*Your goal:* Return, word for word, only the lines of the data below that lie between the line with "wl_per_cell_um: 22.3" and the line with "-- run 3: metal", those two lines included.

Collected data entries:
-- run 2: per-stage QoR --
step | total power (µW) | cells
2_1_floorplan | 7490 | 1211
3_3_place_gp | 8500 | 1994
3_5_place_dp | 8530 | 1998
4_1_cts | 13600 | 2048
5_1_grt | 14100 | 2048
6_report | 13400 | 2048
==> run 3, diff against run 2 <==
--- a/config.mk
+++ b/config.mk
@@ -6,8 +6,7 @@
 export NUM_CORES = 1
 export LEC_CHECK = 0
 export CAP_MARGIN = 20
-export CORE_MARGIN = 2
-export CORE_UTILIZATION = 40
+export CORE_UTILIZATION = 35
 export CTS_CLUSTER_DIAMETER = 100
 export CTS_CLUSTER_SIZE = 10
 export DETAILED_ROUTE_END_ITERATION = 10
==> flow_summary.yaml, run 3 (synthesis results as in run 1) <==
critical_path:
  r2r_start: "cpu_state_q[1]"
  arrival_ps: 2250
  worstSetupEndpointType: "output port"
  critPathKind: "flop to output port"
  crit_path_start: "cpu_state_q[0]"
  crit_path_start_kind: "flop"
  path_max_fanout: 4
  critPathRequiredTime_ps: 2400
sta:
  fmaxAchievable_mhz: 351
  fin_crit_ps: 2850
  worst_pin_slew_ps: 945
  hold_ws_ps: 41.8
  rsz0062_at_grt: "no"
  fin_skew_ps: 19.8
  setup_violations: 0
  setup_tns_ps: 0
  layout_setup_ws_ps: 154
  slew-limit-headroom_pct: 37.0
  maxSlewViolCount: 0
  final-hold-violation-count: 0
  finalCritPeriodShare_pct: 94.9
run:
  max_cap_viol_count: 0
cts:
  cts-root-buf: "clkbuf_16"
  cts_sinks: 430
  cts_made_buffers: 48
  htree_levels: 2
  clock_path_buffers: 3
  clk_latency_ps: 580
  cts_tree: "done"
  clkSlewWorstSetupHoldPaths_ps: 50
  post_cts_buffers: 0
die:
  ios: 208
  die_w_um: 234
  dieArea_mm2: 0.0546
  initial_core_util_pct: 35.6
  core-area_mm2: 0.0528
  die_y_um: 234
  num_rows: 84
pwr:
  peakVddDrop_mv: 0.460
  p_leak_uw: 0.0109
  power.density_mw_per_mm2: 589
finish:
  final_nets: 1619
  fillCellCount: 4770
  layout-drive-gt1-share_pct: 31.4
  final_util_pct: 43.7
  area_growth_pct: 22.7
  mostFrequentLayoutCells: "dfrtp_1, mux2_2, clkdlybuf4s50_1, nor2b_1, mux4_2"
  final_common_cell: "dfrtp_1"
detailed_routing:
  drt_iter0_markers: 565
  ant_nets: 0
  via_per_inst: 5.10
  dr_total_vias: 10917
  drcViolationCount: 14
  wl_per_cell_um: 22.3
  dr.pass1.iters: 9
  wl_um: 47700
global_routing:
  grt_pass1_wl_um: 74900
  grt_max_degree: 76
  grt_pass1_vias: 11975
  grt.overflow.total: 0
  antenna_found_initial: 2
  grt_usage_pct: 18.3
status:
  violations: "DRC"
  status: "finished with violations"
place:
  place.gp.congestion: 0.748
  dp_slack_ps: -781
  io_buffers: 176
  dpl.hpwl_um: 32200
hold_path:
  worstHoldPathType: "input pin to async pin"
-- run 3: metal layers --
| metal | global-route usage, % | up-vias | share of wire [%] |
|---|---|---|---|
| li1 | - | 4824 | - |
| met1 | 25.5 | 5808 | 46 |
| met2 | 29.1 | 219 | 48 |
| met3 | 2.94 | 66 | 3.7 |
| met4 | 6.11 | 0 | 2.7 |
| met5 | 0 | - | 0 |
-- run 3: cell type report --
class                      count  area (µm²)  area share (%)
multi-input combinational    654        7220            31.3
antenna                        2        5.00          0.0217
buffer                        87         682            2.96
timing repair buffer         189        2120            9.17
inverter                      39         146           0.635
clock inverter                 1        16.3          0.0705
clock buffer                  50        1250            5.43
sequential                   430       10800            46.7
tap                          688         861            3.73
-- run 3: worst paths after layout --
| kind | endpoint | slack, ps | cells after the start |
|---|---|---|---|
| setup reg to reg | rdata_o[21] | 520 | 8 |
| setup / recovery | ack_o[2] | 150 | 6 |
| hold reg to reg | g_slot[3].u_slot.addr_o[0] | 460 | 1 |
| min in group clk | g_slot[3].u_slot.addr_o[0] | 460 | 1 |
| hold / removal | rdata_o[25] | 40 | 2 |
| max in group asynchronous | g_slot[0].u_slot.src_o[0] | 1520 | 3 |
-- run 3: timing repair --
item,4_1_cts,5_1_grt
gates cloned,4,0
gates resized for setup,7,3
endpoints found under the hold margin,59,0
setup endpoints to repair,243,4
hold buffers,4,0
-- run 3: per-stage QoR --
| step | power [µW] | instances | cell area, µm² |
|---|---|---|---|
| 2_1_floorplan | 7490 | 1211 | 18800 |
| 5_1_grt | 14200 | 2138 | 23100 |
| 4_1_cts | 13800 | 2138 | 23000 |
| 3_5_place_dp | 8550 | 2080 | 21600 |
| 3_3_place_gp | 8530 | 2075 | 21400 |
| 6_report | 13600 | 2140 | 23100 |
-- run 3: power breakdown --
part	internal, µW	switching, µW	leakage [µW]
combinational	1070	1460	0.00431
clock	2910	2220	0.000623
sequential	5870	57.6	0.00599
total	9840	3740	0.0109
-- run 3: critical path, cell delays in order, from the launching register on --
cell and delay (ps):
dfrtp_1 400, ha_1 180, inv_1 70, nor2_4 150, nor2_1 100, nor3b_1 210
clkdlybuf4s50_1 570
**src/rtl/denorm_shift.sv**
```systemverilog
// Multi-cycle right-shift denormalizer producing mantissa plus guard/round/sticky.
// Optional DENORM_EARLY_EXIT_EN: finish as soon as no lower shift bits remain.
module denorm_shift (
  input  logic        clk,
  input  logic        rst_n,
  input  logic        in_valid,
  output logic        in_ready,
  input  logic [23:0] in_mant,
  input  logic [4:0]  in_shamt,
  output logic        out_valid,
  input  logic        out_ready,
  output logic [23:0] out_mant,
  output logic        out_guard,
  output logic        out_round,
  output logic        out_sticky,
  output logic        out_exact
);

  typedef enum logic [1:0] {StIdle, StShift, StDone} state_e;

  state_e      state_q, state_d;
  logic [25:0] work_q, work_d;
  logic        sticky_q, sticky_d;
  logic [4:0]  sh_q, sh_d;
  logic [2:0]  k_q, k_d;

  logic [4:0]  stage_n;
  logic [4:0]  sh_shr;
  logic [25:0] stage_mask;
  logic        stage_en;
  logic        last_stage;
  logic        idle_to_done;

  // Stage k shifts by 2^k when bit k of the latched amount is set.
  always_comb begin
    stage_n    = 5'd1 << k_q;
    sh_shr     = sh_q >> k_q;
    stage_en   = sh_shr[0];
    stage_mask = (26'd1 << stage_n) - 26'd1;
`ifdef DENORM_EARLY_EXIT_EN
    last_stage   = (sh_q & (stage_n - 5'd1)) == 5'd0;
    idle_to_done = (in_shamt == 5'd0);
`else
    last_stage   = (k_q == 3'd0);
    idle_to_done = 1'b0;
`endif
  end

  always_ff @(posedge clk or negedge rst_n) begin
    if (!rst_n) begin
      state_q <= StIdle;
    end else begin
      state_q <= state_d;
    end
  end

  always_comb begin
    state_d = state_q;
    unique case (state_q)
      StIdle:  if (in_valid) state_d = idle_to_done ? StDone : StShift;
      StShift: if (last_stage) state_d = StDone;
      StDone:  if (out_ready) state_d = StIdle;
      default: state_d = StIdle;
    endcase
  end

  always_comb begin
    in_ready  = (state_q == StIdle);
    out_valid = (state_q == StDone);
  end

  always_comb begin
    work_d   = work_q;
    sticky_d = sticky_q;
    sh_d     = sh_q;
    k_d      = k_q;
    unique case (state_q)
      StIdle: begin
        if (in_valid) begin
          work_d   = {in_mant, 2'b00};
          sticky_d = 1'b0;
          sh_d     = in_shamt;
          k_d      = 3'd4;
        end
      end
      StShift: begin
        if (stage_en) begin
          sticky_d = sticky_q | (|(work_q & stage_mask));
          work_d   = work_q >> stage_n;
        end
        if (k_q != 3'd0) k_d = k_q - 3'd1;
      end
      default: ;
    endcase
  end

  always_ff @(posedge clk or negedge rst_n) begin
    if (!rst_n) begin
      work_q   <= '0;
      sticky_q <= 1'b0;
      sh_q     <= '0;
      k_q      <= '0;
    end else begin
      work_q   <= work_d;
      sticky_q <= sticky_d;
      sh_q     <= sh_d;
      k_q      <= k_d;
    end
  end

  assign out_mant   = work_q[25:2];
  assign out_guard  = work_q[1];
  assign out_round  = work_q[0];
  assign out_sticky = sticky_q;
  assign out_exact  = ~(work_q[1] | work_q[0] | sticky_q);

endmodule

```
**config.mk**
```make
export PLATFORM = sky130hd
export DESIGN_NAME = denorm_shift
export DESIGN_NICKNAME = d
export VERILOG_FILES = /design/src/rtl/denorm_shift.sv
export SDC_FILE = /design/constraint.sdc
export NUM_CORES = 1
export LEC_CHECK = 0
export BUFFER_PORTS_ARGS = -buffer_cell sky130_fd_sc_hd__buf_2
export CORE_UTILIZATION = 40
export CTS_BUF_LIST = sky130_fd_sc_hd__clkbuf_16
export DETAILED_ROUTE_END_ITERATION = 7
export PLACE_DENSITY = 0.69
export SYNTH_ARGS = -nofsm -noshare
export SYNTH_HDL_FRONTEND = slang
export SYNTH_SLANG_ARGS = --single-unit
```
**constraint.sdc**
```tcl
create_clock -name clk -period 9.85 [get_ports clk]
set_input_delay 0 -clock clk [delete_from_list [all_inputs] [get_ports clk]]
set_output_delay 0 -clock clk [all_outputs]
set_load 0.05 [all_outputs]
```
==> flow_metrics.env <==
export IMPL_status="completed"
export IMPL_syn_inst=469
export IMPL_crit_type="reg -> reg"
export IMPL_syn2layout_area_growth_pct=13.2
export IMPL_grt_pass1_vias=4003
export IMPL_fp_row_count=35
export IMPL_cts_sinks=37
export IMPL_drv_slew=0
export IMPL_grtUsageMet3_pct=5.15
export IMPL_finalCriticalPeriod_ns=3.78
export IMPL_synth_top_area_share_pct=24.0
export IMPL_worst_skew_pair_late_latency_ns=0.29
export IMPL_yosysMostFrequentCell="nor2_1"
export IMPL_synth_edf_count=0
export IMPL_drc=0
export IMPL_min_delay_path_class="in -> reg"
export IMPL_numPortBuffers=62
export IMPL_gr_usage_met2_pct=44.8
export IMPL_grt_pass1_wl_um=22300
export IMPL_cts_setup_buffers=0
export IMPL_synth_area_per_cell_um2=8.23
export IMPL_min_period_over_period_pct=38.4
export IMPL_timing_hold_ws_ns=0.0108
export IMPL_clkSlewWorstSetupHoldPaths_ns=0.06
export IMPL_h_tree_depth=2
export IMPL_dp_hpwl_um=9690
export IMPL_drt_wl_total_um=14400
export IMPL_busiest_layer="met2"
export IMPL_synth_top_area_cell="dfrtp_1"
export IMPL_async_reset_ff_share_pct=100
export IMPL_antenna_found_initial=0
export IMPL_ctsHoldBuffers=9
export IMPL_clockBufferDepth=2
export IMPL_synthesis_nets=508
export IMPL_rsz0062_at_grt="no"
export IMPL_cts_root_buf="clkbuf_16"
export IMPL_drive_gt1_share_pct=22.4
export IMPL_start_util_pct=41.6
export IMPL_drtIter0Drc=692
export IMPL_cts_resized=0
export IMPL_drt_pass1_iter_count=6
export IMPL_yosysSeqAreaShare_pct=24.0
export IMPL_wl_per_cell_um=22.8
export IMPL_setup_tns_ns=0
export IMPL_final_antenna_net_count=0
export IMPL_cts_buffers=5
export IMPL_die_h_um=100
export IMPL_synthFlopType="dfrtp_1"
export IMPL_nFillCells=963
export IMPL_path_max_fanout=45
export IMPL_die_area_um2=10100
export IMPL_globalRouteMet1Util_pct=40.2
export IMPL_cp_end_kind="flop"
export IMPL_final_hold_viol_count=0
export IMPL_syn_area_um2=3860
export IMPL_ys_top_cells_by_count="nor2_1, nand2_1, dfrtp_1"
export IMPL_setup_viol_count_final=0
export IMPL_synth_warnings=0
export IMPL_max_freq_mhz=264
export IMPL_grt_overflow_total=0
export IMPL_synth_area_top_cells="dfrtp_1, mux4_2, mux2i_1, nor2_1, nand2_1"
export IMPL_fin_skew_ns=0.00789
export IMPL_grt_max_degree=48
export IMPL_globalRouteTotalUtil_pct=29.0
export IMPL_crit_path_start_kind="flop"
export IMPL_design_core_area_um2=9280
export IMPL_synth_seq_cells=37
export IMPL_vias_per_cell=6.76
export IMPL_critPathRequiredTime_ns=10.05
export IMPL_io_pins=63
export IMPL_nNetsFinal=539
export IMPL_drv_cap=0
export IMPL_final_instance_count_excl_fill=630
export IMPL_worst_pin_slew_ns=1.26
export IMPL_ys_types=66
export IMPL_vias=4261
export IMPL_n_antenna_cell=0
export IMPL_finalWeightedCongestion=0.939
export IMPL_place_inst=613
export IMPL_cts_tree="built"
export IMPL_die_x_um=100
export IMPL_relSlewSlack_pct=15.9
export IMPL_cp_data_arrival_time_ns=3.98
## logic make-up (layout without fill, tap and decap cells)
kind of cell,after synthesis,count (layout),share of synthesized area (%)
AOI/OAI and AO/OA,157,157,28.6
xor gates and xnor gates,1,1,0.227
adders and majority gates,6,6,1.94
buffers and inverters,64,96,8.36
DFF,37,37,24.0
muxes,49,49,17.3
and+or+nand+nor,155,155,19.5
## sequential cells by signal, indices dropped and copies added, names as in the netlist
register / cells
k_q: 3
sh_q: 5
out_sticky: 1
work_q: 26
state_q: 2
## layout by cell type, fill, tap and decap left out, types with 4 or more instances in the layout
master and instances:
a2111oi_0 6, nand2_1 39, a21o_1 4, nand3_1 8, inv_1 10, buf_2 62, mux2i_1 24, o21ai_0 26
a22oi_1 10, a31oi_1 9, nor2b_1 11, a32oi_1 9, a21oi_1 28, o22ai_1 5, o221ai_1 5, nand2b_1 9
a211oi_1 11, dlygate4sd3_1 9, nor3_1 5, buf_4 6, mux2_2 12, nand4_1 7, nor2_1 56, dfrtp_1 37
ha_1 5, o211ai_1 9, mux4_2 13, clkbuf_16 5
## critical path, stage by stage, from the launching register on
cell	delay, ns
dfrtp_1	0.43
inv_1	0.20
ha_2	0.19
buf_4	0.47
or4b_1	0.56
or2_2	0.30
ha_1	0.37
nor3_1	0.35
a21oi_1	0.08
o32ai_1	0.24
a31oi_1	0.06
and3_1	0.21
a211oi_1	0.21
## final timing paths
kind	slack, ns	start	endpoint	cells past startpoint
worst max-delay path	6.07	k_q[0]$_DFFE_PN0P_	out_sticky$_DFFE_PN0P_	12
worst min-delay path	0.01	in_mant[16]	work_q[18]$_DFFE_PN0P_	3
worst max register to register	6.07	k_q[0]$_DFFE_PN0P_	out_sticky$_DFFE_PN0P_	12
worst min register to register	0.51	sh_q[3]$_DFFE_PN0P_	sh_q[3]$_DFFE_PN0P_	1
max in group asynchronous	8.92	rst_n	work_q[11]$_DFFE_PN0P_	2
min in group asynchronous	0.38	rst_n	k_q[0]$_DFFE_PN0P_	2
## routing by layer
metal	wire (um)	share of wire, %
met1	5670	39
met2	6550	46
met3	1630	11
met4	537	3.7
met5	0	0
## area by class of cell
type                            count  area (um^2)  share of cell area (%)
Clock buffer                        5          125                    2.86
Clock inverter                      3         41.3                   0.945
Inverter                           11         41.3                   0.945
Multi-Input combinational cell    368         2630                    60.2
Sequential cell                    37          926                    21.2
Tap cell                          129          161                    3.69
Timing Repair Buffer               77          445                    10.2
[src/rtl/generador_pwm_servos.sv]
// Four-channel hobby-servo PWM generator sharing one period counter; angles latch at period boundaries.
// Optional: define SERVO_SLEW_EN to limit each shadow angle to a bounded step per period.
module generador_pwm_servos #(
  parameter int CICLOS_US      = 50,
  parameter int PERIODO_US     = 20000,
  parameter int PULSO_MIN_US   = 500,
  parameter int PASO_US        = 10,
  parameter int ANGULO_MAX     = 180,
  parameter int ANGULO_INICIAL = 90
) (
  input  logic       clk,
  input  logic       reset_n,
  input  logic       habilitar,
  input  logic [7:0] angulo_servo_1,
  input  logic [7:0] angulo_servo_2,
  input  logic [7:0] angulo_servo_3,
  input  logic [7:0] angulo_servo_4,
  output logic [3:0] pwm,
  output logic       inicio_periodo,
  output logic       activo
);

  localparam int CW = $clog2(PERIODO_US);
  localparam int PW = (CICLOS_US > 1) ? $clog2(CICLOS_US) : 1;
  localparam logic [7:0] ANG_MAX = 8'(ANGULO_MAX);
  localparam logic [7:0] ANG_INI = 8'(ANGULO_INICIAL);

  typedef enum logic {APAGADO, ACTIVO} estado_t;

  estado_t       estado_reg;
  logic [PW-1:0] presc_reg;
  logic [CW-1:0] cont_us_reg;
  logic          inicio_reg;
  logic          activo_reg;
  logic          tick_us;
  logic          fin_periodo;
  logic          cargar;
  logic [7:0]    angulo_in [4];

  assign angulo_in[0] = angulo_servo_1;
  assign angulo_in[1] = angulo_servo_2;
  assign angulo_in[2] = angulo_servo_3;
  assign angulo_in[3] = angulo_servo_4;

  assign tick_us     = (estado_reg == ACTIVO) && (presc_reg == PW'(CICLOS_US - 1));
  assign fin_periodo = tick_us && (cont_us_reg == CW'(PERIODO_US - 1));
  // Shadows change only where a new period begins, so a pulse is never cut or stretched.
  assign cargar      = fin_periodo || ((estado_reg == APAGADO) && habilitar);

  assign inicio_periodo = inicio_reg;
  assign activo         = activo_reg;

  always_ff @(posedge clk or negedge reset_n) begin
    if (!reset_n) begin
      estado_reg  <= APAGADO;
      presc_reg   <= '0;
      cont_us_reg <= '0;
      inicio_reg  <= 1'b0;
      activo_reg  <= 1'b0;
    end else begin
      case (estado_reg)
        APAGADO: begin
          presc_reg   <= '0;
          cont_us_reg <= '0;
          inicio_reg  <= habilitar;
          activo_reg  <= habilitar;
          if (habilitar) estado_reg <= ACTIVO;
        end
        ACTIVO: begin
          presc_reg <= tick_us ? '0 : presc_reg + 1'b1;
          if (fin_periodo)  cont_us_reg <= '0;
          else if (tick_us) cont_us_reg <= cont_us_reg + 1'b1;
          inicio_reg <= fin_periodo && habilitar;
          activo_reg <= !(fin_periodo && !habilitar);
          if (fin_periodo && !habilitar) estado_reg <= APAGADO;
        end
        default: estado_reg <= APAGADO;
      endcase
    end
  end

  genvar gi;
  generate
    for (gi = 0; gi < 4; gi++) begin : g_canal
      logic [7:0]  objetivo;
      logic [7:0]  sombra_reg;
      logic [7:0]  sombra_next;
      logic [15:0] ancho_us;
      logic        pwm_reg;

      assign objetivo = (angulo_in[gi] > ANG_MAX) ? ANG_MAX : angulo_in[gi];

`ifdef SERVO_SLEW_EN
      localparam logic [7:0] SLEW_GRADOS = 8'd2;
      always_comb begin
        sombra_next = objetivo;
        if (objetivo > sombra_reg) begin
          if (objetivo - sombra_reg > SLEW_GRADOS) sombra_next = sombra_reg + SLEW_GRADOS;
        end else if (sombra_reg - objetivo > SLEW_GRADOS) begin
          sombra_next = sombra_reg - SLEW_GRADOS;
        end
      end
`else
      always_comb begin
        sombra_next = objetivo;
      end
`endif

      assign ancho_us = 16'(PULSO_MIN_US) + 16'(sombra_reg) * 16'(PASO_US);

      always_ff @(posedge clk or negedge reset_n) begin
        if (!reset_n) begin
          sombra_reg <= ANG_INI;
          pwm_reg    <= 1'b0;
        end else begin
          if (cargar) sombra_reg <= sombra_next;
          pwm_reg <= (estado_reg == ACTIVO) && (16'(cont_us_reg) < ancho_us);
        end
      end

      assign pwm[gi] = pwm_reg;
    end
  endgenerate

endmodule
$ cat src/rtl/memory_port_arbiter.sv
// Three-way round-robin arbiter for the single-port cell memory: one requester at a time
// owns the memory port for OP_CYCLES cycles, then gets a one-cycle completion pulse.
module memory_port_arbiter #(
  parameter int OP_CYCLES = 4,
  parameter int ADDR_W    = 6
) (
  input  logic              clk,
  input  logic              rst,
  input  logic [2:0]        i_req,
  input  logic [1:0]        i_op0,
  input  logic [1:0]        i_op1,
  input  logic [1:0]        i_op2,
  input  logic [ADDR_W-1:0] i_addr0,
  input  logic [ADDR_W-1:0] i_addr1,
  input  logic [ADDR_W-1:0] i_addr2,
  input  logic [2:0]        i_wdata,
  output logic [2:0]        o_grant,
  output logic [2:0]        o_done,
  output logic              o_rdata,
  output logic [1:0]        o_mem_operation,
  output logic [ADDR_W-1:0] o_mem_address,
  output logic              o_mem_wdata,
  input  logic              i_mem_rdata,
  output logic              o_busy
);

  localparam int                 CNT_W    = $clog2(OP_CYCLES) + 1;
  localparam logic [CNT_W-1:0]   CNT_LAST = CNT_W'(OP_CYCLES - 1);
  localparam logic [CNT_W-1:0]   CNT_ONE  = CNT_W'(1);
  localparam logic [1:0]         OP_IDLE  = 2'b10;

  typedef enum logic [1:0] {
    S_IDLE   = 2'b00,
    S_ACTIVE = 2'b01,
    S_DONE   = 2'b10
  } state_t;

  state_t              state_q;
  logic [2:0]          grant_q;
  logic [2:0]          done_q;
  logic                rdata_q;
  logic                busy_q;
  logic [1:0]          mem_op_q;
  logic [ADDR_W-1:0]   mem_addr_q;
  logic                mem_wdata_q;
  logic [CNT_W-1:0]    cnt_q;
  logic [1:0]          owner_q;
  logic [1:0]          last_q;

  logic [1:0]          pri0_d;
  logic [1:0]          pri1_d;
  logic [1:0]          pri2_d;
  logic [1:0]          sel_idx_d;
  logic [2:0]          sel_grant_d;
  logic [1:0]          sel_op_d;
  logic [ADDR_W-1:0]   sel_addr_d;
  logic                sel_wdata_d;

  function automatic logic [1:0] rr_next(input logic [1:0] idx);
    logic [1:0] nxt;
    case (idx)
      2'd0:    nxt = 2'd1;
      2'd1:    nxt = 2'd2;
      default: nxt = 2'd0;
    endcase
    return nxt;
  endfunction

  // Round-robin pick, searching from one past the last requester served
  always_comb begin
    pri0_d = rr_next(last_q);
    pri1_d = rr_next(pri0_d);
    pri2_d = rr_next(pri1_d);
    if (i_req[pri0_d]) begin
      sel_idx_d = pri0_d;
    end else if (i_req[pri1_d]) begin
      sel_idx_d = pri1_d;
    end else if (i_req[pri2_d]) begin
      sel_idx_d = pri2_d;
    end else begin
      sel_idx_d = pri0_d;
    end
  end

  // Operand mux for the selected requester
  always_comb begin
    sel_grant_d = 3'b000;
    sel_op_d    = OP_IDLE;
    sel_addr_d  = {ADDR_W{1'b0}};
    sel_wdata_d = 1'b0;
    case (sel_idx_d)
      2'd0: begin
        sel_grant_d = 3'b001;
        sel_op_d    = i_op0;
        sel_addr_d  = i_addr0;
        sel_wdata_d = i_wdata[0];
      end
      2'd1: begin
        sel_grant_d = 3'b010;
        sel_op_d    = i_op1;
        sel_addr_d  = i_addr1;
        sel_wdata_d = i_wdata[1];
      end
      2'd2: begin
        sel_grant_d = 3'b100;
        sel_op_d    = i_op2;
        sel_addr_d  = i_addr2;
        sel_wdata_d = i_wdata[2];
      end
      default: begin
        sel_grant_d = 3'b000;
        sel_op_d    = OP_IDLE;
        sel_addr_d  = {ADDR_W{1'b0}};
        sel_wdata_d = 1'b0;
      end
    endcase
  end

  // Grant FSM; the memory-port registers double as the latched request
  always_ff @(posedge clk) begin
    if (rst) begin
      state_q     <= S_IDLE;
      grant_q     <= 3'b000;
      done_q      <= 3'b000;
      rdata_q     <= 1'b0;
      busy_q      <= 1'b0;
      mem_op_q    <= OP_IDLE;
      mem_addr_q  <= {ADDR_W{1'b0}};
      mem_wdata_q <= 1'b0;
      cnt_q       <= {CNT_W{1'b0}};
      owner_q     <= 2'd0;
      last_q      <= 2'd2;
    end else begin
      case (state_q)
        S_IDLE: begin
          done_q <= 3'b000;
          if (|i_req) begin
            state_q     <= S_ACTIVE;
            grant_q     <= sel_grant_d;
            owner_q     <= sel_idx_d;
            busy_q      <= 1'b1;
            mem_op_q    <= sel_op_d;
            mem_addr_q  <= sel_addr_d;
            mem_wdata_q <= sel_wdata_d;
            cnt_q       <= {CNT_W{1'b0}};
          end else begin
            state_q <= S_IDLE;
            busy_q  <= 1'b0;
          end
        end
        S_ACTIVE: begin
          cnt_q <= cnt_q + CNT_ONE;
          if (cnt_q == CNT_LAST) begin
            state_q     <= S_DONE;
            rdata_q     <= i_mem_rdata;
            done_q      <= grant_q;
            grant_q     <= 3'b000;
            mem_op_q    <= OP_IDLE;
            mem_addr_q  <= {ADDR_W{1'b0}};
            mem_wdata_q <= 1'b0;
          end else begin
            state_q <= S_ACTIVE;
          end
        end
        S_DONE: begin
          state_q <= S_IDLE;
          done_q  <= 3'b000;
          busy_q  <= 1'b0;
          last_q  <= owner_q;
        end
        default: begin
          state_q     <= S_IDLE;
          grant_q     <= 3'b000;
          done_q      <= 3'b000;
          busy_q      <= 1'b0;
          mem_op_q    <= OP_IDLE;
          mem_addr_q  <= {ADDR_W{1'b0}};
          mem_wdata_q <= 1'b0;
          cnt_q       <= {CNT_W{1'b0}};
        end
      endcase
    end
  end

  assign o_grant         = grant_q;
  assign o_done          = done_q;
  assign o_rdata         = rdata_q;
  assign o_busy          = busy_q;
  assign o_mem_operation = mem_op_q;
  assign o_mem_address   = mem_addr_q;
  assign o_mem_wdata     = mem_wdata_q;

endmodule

*Solution to the problem:*
  wl_per_cell_um: 22.3
  dr.pass1.iters: 9
  wl_um: 47700
global_routing:
  grt_pass1_wl_um: 74900
  grt_max_degree: 76
  grt_pass1_vias: 11975
  grt.overflow.total: 0
  antenna_found_initial: 2
  grt_usage_pct: 18.3
status:
  violations: "DRC"
  status: "finished with violations"
place:
  place.gp.congestion: 0.748
  dp_slack_ps: -781
  io_buffers: 176
  dpl.hpwl_um: 32200
hold_path:
  worstHoldPathType: "input pin to async pin"
-- run 3: metal layers --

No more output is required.